I'd parge coat the block, cant strip the footer and hit it with bituminous, thoro foundation coating or dimple mat with termination bar.


----------



## Fouthgeneration (Jan 7, 2014)

On quality jobs, non-low bid, we knock down the center hump into the footing over dig, level, spread 3-4 inches of washed pea rock as a rodent/varmit barrier then the 10 mill poly vapour barrier taped to all walls and joints, two-3" of blue-board foam against the footer walls to sill from spread footing.
Access door panel for utilities in crawl space.

basement side finished like it is outside below Vapour barrier. Dampproofing, insulation, drain board if used, pea rock, geo filter cloth, then dirt fill if used.
Dampproofing to sill board along with insulation on basement wall face.


----------



## Bull Trout (Dec 6, 2016)

topflite said:


> Any thoughts?


lots of them  

but about this, do it like superseal explained


----------



## topflite (Dec 29, 2016)

Thank You!

Around here we see a lot of the parge coat and sealer over that on basements.
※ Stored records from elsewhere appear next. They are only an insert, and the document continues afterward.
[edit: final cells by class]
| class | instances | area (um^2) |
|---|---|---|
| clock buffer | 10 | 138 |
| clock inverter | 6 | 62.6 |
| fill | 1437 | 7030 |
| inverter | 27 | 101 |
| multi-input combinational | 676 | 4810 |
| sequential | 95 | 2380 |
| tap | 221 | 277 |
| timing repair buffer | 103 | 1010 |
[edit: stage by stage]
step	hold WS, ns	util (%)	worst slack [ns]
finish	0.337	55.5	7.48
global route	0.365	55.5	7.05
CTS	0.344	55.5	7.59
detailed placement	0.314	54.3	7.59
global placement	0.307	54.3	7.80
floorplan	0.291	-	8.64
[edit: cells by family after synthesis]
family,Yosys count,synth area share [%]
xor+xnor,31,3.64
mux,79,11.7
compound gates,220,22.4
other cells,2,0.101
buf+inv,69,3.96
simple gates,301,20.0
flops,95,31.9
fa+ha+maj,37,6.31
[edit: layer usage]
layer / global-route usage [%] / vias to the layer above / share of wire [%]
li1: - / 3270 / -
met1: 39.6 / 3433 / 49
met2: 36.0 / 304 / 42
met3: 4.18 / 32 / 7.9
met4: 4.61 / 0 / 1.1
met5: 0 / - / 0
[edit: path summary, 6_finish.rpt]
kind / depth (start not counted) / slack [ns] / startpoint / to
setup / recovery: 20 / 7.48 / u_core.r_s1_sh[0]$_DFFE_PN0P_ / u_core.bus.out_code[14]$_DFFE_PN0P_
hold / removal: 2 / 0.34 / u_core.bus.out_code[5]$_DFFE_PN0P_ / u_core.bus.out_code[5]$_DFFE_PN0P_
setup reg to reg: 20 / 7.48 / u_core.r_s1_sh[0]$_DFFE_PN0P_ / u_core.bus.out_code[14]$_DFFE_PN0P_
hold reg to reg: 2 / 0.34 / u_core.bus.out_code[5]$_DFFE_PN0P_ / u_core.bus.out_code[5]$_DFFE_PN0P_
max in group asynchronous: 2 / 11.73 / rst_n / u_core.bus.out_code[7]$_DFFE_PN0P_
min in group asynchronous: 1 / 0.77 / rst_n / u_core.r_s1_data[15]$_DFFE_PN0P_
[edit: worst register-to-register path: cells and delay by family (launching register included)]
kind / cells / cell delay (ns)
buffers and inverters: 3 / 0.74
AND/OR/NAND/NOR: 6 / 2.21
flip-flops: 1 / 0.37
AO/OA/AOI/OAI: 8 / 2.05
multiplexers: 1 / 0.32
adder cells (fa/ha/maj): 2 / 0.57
===== config.mk =====
export PLATFORM = sky130hd
export DESIGN_NAME = prng_arbiter
export DESIGN_NICKNAME = d
export VERILOG_FILES = /design/src/rtl/prng_pkg.sv /design/src/rtl/prng_rr_pick.sv /design/src/rtl/prng_arbiter.sv
export SDC_FILE = /design/constraint.sdc
export NUM_CORES = 1
export LEC_CHECK = 0
export ABC_AREA = 0
export CAP_MARGIN = 20
export CORE_ASPECT_RATIO = 1.1
export CORE_MARGIN = 1
export CORE_UTILIZATION = 42
export DETAILED_ROUTE_END_ITERATION = 12
export GPL_ROUTABILITY_DRIVEN = 0
export PLACE_DENSITY = 0.89
export SLEW_MARGIN = 20
export SYNTH_ARGS = -nofsm -noshare
export SYNTH_HDL_FRONTEND = slang
export SYNTH_SLANG_ARGS = --single-unit
export TNS_END_PERCENT = 10

===== constraint.sdc =====
create_clock -name clk -period 4.55 [get_ports clk]
set_input_delay 0.6825 -clock clk [delete_from_list [all_inputs] [get_ports clk]]
set_output_delay 0.6825 -clock clk [all_outputs]
set_load 0.1 [all_outputs]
I'd say that will work for this job just fine.


----------



## fjn (Aug 17, 2011)

Absolutely ! Minimum poly and two inch slab bull floated. Up grade,2 -"4 " extruded polystyrene and then the rat slab.

It is sorta like meeting people,you never get a second chance with a first impression.


----------



## A&E Exteriors (Aug 14, 2009)

Matt0034 said:


> Absolutely, required by code. Only place it might not be is a garage, been awhile since I checked out the irc on that subject... my preferred specs in a crawlspace is to also insulate the walls with ridged foam instead of doing the floor joist and create a conditioned crawlspace... helps keep moisture out which always is a problem in those areas. Check out this site, https://buildingscience.com/document-search?topics[0]=698...
> 
> You'll go nuts searching through here, some really great details on every aspect of a house.
> 
> ...


Agreed. I will be sealing my crawlspace in short orded


----------